[all-commits] [llvm/llvm-project] 7698a0: [llvm-cov gcov] Replace Donald B. Johnson's cycle ...
Fangrui Song via All-commits
all-commits at lists.llvm.org
Fri Dec 11 18:33:14 PST 2020
Branch: refs/heads/master
Home: https://github.com/llvm/llvm-project
Commit: 7698a01808222c95adfac0820d78a2f730f37b82
https://github.com/llvm/llvm-project/commit/7698a01808222c95adfac0820d78a2f730f37b82
Author: Fangrui Song <i at maskray.me>
Date: 2020-12-11 (Fri, 11 Dec 2020)
Changed paths:
M llvm/include/llvm/ProfileData/GCOV.h
M llvm/lib/ProfileData/GCOV.cpp
Log Message:
-----------
[llvm-cov gcov] Replace Donald B. Johnson's cycle enumeration with iterative cycle finding
gcov computes the line execution count as the sum of (a) counts from
predecessors on other lines and (b) the sum of loop execution counts of blocks
on the same line (think of loops on one line).
For (b), we use Donald B. Johnson's cycle enumeration algorithm and perform
cycle cancelling for each cycle. This number of candidate cycles were
exponential and D93036 made it polynomial by skipping zero count cycles. The
time complexity is high (O(V*E^2) (it could be O(E^2) but the linear `Blocks`
check made it higher) and the implementation is complex.

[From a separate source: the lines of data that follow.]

===== src/rtl/pxs_pkg.sv =====
package pxs_pkg;

    typedef enum logic [2:0] {
        ST_IDLE,
        ST_ISSUE,
        ST_WAIT,
        ST_BACK,
        ST_BISSUE,
        ST_BWAIT
    } ctl_state_e;

    // Raise a period to the given floor.
    function automatic logic [31:0] clamp_floor(input logic [31:0] v,
                                                input logic [31:0] floor_v);
        return (v < floor_v) ? floor_v : v;
    endfunction

    // Post-scaler exponent: 3 for short periods, 2 otherwise.
    function automatic logic [1:0] pick_exp(input logic [31:0] per,
                                            input logic [31:0] base);
        logic [35:0] scaled;
        scaled = {per, 4'b0000};
        return (scaled < {4'b0000, base}) ? 2'd3 : 2'd2;
    endfunction

endpackage


===== src/rtl/pxs_restoring_div.sv =====
module pxs_restoring_div #(
    parameter int unsigned DW = 24
) (
    input  logic          clk,
    input  logic          rst,
    input  logic          go,
    input  logic [DW-1:0] dividend,
    input  logic [DW-1:0] divisor,
    output logic          valid,
    output logic [DW-1:0] quot,
    output logic [DW-1:0] rem
);
    localparam int unsigned CW = $clog2(DW + 1);

    logic [DW:0]   acc_q, acc_n, shifted;
    logic [DW-1:0] q_q, q_n;
    logic [CW-1:0] cnt_q;
    logic          active_q;

    always_comb begin
        shifted = {acc_q[DW-1:0], q_q[DW-1]};
        if (shifted >= {1'b0, divisor}) begin
            acc_n = shifted - {1'b0, divisor};
            q_n   = {q_q[DW-2:0], 1'b1};
        end else begin
            acc_n = shifted;
            q_n   = {q_q[DW-2:0], 1'b0};
        end
    end

    always_ff @(posedge clk) begin
        if (rst) begin
            acc_q    <= '0;
            q_q      <= '0;
            cnt_q    <= '0;
            active_q <= 1'b0;
            valid    <= 1'b0;
        end else begin
            valid <= 1'b0;
            if (go) begin
                acc_q    <= '0;
                q_q      <= dividend;
                cnt_q    <= CW'(DW);
                active_q <= 1'b1;
            end else if (active_q) begin
                acc_q <= acc_n;
                q_q   <= q_n;
                cnt_q <= cnt_q - 1'b1;
                if (cnt_q == CW'(1)) begin
                    active_q <= 1'b0;
                    valid    <= 1'b1;
                end
            end
        end
    end

    assign quot = q_q;
    assign rem  = acc_q[DW-1:0];
endmodule


===== src/rtl/pxs_best_keeper.sv =====
module pxs_best_keeper #(
    parameter int unsigned DW = 24,
    parameter int unsigned KW = 5,
    parameter int unsigned NW = 7
) (
    input  logic          clk,
    input  logic          rst,
    input  logic          clr,
    input  logic [DW-1:0] init_rem,
    input  logic          cand_v,
    input  logic [KW-1:0] cand_k,
    input  logic [DW-1:0] cand_q,
    input  logic [DW-1:0] cand_rem,
    output logic [KW-1:0] best_k,
    output logic [NW-1:0] best_n
);
    logic [DW-1:0] best_rem_q;
    logic          in_range, better, accept;

    // n must be nonzero and fit in NW bits; the strict compare keeps the earlier k on a tie
    assign in_range = (cand_q != '0) && (cand_q[DW-1:NW] == '0);
    assign better   = cand_rem < best_rem_q;
    assign accept   = cand_v && in_range && better;

    always_ff @(posedge clk) begin
        if (rst) begin
            best_rem_q <= '0;
            best_k     <= '0;
            best_n     <= '0;
        end else if (clr) begin
            best_rem_q <= init_rem;
            best_k     <= '0;
            best_n     <= '0;
        end else if (accept) begin
            best_rem_q <= cand_rem;
            best_k     <= cand_k;
            best_n     <= cand_q[NW-1:0];
        end
    end
endmodule


===== src/rtl/pxs_search_top.sv =====
module pxs_search_top
    import pxs_pkg::*;
#(
    parameter int unsigned PW      = 24,
    parameter int unsigned KW      = 5,
    parameter int unsigned NW      = 7,
    parameter int unsigned XW      = 2,
    parameter int unsigned BASE    = 256016,
    parameter int unsigned MIN_PER = 5000
) (
    input  logic          clk,
    input  logic          rst,
    input  logic          start_i,
    input  logic [PW-1:0] period_i,
    output logic          busy_o,
    output logic          done_o,
    output logic          err_o,
    output logic [KW-1:0] k_o,
    output logic [NW-1:0] n_o,
    output logic [XW-1:0] p_o,
    output logic [PW-1:0] period_out_o
);
    localparam int unsigned KMAX   = (1 << KW) - 1;
    localparam int unsigned MAXPER = BASE << 3;
    localparam int unsigned LW     = $clog2((BASE << 6) + 1);
    localparam int unsigned MW     = $clog2(BASE * KMAX + 1);
    localparam int unsigned DW     = (MW > LW) ? MW : LW;

    ctl_state_e    state_q;
    logic [DW-1:0] l_q, m_q;
    logic [XW-1:0] p_q;
    logic [KW-1:0] k_q;

    logic [31:0]   per_c;
    logic          reject_c;
    logic [1:0]    p_c;
    logic [DW-1:0] l_c;

    logic          dv_go, dv_valid;
    logic [DW-1:0] dv_num, dv_den, dv_quot, dv_rem;
    logic          search_phase;

    logic          keep_clr, cand_v;
    logic [KW-1:0] best_k;
    logic [NW-1:0] best_n;
    logic [DW-1:0] back_num;

    // Entry stage: floor, range check, exponent choice and scaled target
    assign per_c    = clamp_floor(32'(period_i), MIN_PER);
    assign reject_c = per_c > MAXPER;
    assign p_c      = pick_exp(per_c, BASE);
    assign l_c      = DW'(per_c) << p_c;

    assign search_phase = (state_q == ST_ISSUE) || (state_q == ST_WAIT);
    assign back_num     = DW'(BASE) * DW'(best_k);
    assign dv_num       = search_phase ? m_q : back_num;
    assign dv_den       = search_phase ? l_q : DW'(best_n);
    assign dv_go        = (state_q == ST_ISSUE) || (state_q == ST_BISSUE);

    assign keep_clr = (state_q == ST_IDLE) && start_i && !reject_c;
    assign cand_v   = (state_q == ST_WAIT) && dv_valid;

    pxs_restoring_div #(.DW(DW)) u_div (
        .clk      (clk),
        .rst      (rst),
        .go       (dv_go),
        .dividend (dv_num),
        .divisor  (dv_den),
        .valid    (dv_valid),
        .quot     (dv_quot),
        .rem      (dv_rem)
    );

    pxs_best_keeper #(.DW(DW), .KW(KW), .NW(NW)) u_keep (
        .clk      (clk),
        .rst      (rst),
        .clr      (keep_clr),
        .init_rem (l_c),
        .cand_v   (cand_v),
        .cand_k   (k_q),
        .cand_q   (dv_quot),
        .cand_rem (dv_rem),
        .best_k   (best_k),
        .best_n   (best_n)
    );

    always_ff @(posedge clk) begin
        if (rst) begin
            state_q      <= ST_IDLE;
            l_q          <= '0;
            m_q          <= '0;
            p_q          <= '0;
            k_q          <= '0;
            done_o       <= 1'b0;
            err_o        <= 1'b0;
            k_o          <= '0;
            n_o          <= '0;
            p_o          <= '0;
            period_out_o <= '0;
        end else begin
            done_o <= 1'b0;
            unique case (state_q)
                ST_IDLE: begin
                    if (start_i) begin
                        if (reject_c) begin
                            done_o       <= 1'b1;
                            err_o        <= 1'b1;
                            k_o          <= '0;
                            n_o          <= '0;
                            p_o          <= '0;
                            period_out_o <= '0;
                        end else begin
                            l_q     <= l_c;
                            p_q     <= XW'(p_c);
                            k_q     <= KW'(1);
                            m_q     <= DW'(BASE);
                            state_q <= ST_ISSUE;
                        end
                    end
                end
                ST_ISSUE: state_q <= ST_WAIT;
                ST_WAIT: begin
                    if (dv_valid) begin
                        if (k_q == KW'(KMAX)) begin
                            state_q <= ST_BACK;
                        end else begin
                            k_q     <= k_q + 1'b1;
                            m_q     <= m_q + DW'(BASE);
                            state_q <= ST_ISSUE;
                        end
                    end
                end
                ST_BACK: begin
                    if (best_k == '0) begin
                        done_o       <= 1'b1;
                        err_o        <= 1'b1;
                        k_o          <= '0;
                        n_o          <= '0;
                        p_o          <= '0;
                        period_out_o <= '0;
                        state_q      <= ST_IDLE;
                    end else begin
                        state_q <= ST_BISSUE;
                    end
                end
                ST_BISSUE: state_q <= ST_BWAIT;
                ST_BWAIT: begin
                    if (dv_valid) begin
                        done_o       <= 1'b1;
                        err_o        <= 1'b0;
                        k_o          <= best_k;
                        n_o          <= best_n;
                        p_o          <= p_q;
                        period_out_o <= PW'(dv_quot >> p_q);
                        state_q      <= ST_IDLE;
                    end
                end
                default: state_q <= ST_IDLE;
            endcase
        end
    end

    assign busy_o = (state_q != ST_IDLE);
endmodule


===== config.mk =====
export PLATFORM = sky130hd
export DESIGN_NAME = pxs_search_top
export DESIGN_NICKNAME = d
export VERILOG_FILES = /design/src/rtl/pxs_pkg.sv /design/src/rtl/pxs_restoring_div.sv /design/src/rtl/pxs_best_keeper.sv /design/src/rtl/pxs_search_top.sv
export SDC_FILE = /design/constraint.sdc
export NUM_CORES = 1
export LEC_CHECK = 0
export ABC_CLOCK_PERIOD_IN_PS = 10800
export BUFFER_PORTS_ARGS = -buffer_cell sky130_fd_sc_hd__buf_2
export CAP_MARGIN = 20
export CELL_PAD_IN_SITES_DETAIL_PLACEMENT = 0
export CELL_PAD_IN_SITES_GLOBAL_PLACEMENT = 2
export CORE_UTILIZATION = 32
export CTS_CLUSTER_SIZE = 16
export DETAILED_ROUTE_END_ITERATION = 8
export GPL_ROUTABILITY_DRIVEN = 0
export GPL_TIMING_DRIVEN = 1
export PLACE_DENSITY_LB_ADDON = 0.1
export SLEW_MARGIN = 5
export SYNTH_ARGS = -nofsm -noshare
export SYNTH_HDL_FRONTEND = slang
export SYNTH_SLANG_ARGS = --single-unit

===== constraint.sdc =====
create_clock -name clk -period 10.8 [get_ports clk]
set_input_delay 1.08 -clock clk [delete_from_list [all_inputs] [get_ports clk]]
set_output_delay 1.08 -clock clk [all_outputs]
set_load 0.01 [all_outputs]

==> impl_metrics.xml <==
<?xml version="1.0" encoding="UTF-8"?>
<metrics>
  <group name="run_status">
    <metric name="outcome" unit="">complete, no violations</metric>
  </group>
  <group name="timing">
    <metric name="crit_path_setup_slack_layout" unit="ns">6.29</metric>
    <metric name="timing.final.setup_violations" unit="">0</metric>
    <metric name="skew" unit="ns">0.0205</metric>
    <metric name="final-max-slew-violation-count" unit="">0</metric>
    <metric name="min_period_over_period" unit="%">41.7</metric>
    <metric name="timing.final.crit_period" unit="ns">4.51</metric>
    <metric name="setup_tns" unit="ns">0</metric>
    <metric name="timing_worst_slew_pin_value" unit="ns">1.11</metric>
    <metric name="setup_repair_after_global_routing_missed_its_margin" unit="">false</metric>
    <metric name="max_slew_margin" unit="%">26.0</metric>
    <metric name="fmax" unit="GHz">0.222</metric>
    <metric name="finalHoldViolations" unit="">0</metric>
  </group>
  <group name="routing">
    <metric name="postRouteWirelength" unit="um">34200</metric>
    <metric name="drt-pass1-iter-count" unit="">5</metric>
    <metric name="drt_iter0_markers" unit="">569</metric>
    <metric name="detail_route.wl_per_cell" unit="um">19.2</metric>
    <metric name="via_cell_ratio" unit="">5.28</metric>
    <metric name="final_antenna_net_count" unit="">0</metric>
    <metric name="drc" unit="">0</metric>
    <metric name="via_count" unit="">9433</metric>
  </group>
  <group name="placement">
    <metric name="postPlaceCellArea" unit="sq mm">0.0117</metric>
    <metric name="place_worst_setup_slack" unit="ns">6.29</metric>
    <metric name="numPortBuffers" unit="">67</metric>
    <metric name="hpwlAfterDp" unit="um">24700</metric>
  </group>
  <group name="floorplanning">
    <metric name="io_pins" unit="">68</metric>
    <metric name="die_width" unit="um">187</metric>
    <metric name="initial_utilization" unit="%">32.7</metric>
    <metric name="die_area" unit="sq mm">0.0351</metric>
    <metric name="floorplan.die.height" unit="um">187</metric>
    <metric name="placement_rows" unit="">67</metric>
    <metric name="core" unit="sq mm">0.0337</metric>
  </group>
  <group name="setup_path">
    <metric name="r2r_cells" unit="">12</metric>
    <metric name="critical-path-top-cell-by-count" unit="">a21oi_1</metric>
    <metric name="startpoint" unit="">state_q[0]$_SDFFE_PP0P_</metric>
    <metric name="timing.reg2reg.setup_slack" unit="ns">6.29</metric>
    <metric name="r2r-start" unit="">state_q[0]$_SDFFE_PP0P_</metric>
    <metric name="cp_num_cells" unit="">12</metric>
    <metric name="critical_path.reg2reg.endpoint" unit="">u_div.acc_q[1]$_SDFFE_PP0P_</metric>
    <metric name="top_fanout_value_on_the_critical_path" unit="">27</metric>
    <metric name="setup.worst_path.end" unit="">u_div.acc_q[1]$_SDFFE_PP0P_</metric>
    <metric name="critPathArrivalTime" unit="ns">4.88</metric>
    <metric name="crit_slowest_cell" unit="">a21oi_4</metric>
    <metric name="worst-setup-path-type" unit="">reg -&gt; reg</metric>
    <metric name="timing.critical_path.required" unit="ns">11.17</metric>
    <metric name="cp-start-kind" unit="">flip-flop</metric>
    <metric name="cp_cell_sequence" unit="">nand2b_1 &gt; a21o_1 &gt; nand2_1 &gt; ha_1 &gt; nor2b_1 &gt; o31ai_1 &gt; a21oi_1 &gt; a31o_2 &gt; a21oi_1 &gt; a21oi_4 &gt; mux2_2 &gt; o21ai_0</metric>
    <metric name="path_delay_family" unit="">compound AO/OA/AOI/OAI gates</metric>
    <metric name="path_buf_inv" unit="">0</metric>
    <metric name="setup.worst_path.end_class" unit="">flip-flop</metric>
    <metric name="timing.critical_path.slowest_cell_delay" unit="ns">0.87</metric>
  </group>
  <group name="global_route">
    <metric name="overflow" unit="">0</metric>
    <metric name="number_of_global_route_vias_before_repair" unit="">9117</metric>
    <metric name="grt_antenna_before_repair" unit="">0</metric>
    <metric name="gr-usage-all-layers" unit="%">19.9</metric>
    <metric name="grt_max_degree" unit="">88</metric>
    <metric name="grt_first_pass_wirelength" unit="um">54400</metric>
  </group>
  <group name="finish">
    <metric name="drive_gt1_share" unit="%">11.7</metric>
    <metric name="commonest_non_fill_non_tap_cells_in_the_layout" unit="">dfxtp_1, nand2_1, a21oi_1</metric>
    <metric name="antenna-diode-count" unit="">0</metric>
    <metric name="layout-area-overhead-vs-synth" unit="%">11.9</metric>
    <metric name="fin_util" unit="%">36.5</metric>
    <metric name="design.final.nets" unit="">1437</metric>
    <metric name="finish.instance_area" unit="sq mm">0.0123</metric>
    <metric name="commonest_non_fill_non_tap_cell_in_the_layout" unit="">dfxtp_1</metric>
    <metric name="fillerInstances" unit="">3556</metric>
  </group>
  <group name="power">
    <metric name="p_leak" unit="nW">4.95</metric>
    <metric name="power.density_cell_area" unit="mW/mm^2">126</metric>
    <metric name="peak_supply_drop" unit="mV">0.109</metric>
  </group>
  <group name="job">
    <metric name="max_cap_viol_count" unit="">0</metric>
  </group>
  <group name="clock_tree">
    <metric name="cell_chosen_for_the_clock_root" unit="">clkbuf_16</metric>
    <metric name="holdBufCountCts" unit="">0</metric>
    <metric name="ctsLongestPathBuffers" unit="">2</metric>
    <metric name="post_cts_resized" unit="">0</metric>
    <metric name="tritoncts" unit="">yes</metric>
    <metric name="post_cts_buffers" unit="">0</metric>
    <metric name="h_tree_level_count" unit="">4</metric>
    <metric name="clkTransAtPathRegs" unit="ns">0.08</metric>
    <metric name="clkLatencyLatePin" unit="ns">0.46</metric>
    <metric name="cts_buffer_count" unit="">17</metric>
    <metric name="cts.sinks" unit="">183</metric>
  </group>
  <group name="synthesis">
    <metric name="synth_edf_count" unit="">0</metric>
    <metric name="yosysUniqueCellTypes" unit="">65</metric>
    <metric name="yosys_register_bits" unit="">183</metric>
    <metric name="mappedNetlistArea" unit="sq mm">0.0110</metric>
    <metric name="ys_async_sr_fraction" unit="%">0</metric>
    <metric name="synth_flop_cell" unit="">dfxtp_1</metric>
    <metric name="synthCells" unit="">1304</metric>
    <metric name="yosys_warnings" unit="">0</metric>
    <metric name="synth.avg_cell_area" unit="sq um">8.44</metric>
    <metric name="sequential_element_share_of_the_synthesized_area" unit="%">33.3</metric>
    <metric name="post_syn_nets" unit="">1416</metric>
  </group>
  <group name="worst_hold_path">
    <metric name="hold_class" unit="">reg -&gt; reg</metric>
  </group>
</metrics>
==> metal layers <==
metal	vias up	part of all wire, %	global-route usage [%]
li1	4720	-	-
met1	4549	55	30.9
met2	147	41	28.2
met3	17	3.6	3.43
met4	0	0.91	4.38
met5	-	0	0
==> how the worst min path moves through the flow <==
stage                                   start                  end  slack (ns)  cells after the start
after floorplan           l_q[5]$_SDFFE_PP0P_  l_q[5]$_SDFFE_PP0P_        0.42                      2
after global placement    l_q[9]$_SDFFE_PP0P_  l_q[9]$_SDFFE_PP0P_        0.44                      2
after detailed placement  l_q[9]$_SDFFE_PP0P_  l_q[9]$_SDFFE_PP0P_        0.44                      2
after CTS                 l_q[9]$_SDFFE_PP0P_  l_q[9]$_SDFFE_PP0P_        0.45                      2
after global routing      l_q[9]$_SDFFE_PP0P_  l_q[9]$_SDFFE_PP0P_        0.47                      2
final                     l_q[9]$_SDFFE_PP0P_  l_q[9]$_SDFFE_PP0P_        0.45                      2
==> Yosys cell counts, types with 16 or more instances <==
cell | count | area, sq um
a21oi_1 | 136 | 681
o21ai_0 | 54 | 270
ha_1 | 74 | 926
inv_1 | 64 | 240
nor3_1 | 18 | 90.1
nor2_1 | 116 | 435
nand3_1 | 32 | 160
xor2_1 | 23 | 201
buf_2 | 17 | 85.1
clkbuf_1 | 52 | 195
mux2i_1 | 46 | 460
dfxtp_1 | 183 | 3660
nand2_1 | 142 | 533
mux4_2 | 20 | 450
a311oi_1 | 16 | 140
nor2b_1 | 24 | 150
a21o_1 | 17 | 128
xnor2_1 | 27 | 236
a211oi_1 | 28 | 210
nor3b_1 | 20 | 150
==> cells by family (layout without fill, tap and decap cells) <==
family	after synthesis	count (layout)	share of synthesized area (%)
muxes	71	71	8.79
buffers and inverters	141	175	5.24
adders and majority gates	85	85	10.4
DFF	183	183	33.3
AOI/OAI and AO/OA	350	350	20.2
xor gates and xnor gates	50	50	3.98
and+or+nand+nor	424	424	18.2
==> metrics by stage <==
stage | hold slack [ns] | instances | power (mW)
floorplan | 0.422 | 1304 | 0.854
global placement | 0.437 | 1753 | 0.913
detailed placement | 0.439 | 1753 | 0.912
CTS | 0.452 | 1785 | 1.58
global route | 0.467 | 1786 | 1.63
finish | 0.452 | 1786 | 1.56
==> power breakdown <==
part	total, mW	internal, mW	switching, mW
Sequential	0.699	0.685	0.0144
Clock	0.660	0.335	0.325
Combinational	0.196	0.0778	0.118
Total	1.56	1.10	0.458
==> worst reg2reg max path, cell delays in order (launching register included) <==
cell	delay, ns
dfxtp_1	0.60
nand2b_1	0.23
a21o_1	0.69
nand2_1	0.19
ha_1	0.33
nor2b_1	0.21
o31ai_1	0.12
a21oi_1	0.25
a31o_2	0.25
a21oi_1	0.11
a21oi_4	0.87
mux2_2	0.43
o21ai_0	0.18
==> cell type report <==
class	count	area (sq um)	share of cell area (%)
sequential	183	3670	29.8
multi-input combinational	980	6800	55.2
timing repair buffer	79	440	3.58
clock buffer	17	425	3.45
tap	448	561	4.55
inverter	64	240	1.95
clock inverter	15	184	1.49
==> state kept, by name (all words and copies together), names as in the netlist <==
| name | cells |
|---|---|
| u_div.active_q | 1 |
| u_div.acc_q | 24 |
| m_q | 20 |
| u_keep.best_k | 5 |
| u_keep.best_n | 7 |
| period_out_o | 24 |
| u_div.cnt_q | 5 |
| p_q | 2 |
| p_o | 2 |
| u_div.quot | 24 |
| u_div.valid | 1 |
| state_q | 3 |
| u_keep.best_rem_q | 24 |
| l_q | 22 |
| k_q | 5 |
| done_o | 1 |
| err_o | 1 |
| k_o | 5 |
| n_o | 7 |
Power figures use the tool's default switching activity.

We could just identify loops and sum all back edges. However, this requires a
dominator tree construction which is more complex. The time complexity can be
decreased to almost linear, though.
This patch just performs cycle cancelling iteratively. Add two members
`traversable` and `incoming` to GCOVArc. There are 3 states:
* `!traversable`: blocks not on this line or explored blocks
* `traversable && incoming == nullptr`: unexplored blocks
* `traversable && incoming != nullptr`: blocks which are being explored (on the stack)
If an arc points to a block being explored, a cycle has been found.
Let E be the number of arcs. Every time a cycle is found, at least one arc is
saturated (`edgeCount` reduced to 0), so there are at most E cycles. Finding one
cycle takes O(E) time, so the overall time complexity is O(E^2). Note that we
always augment through a back edge and never need to augment its reverse edge so
reverse edges in traditional flow networks are not needed.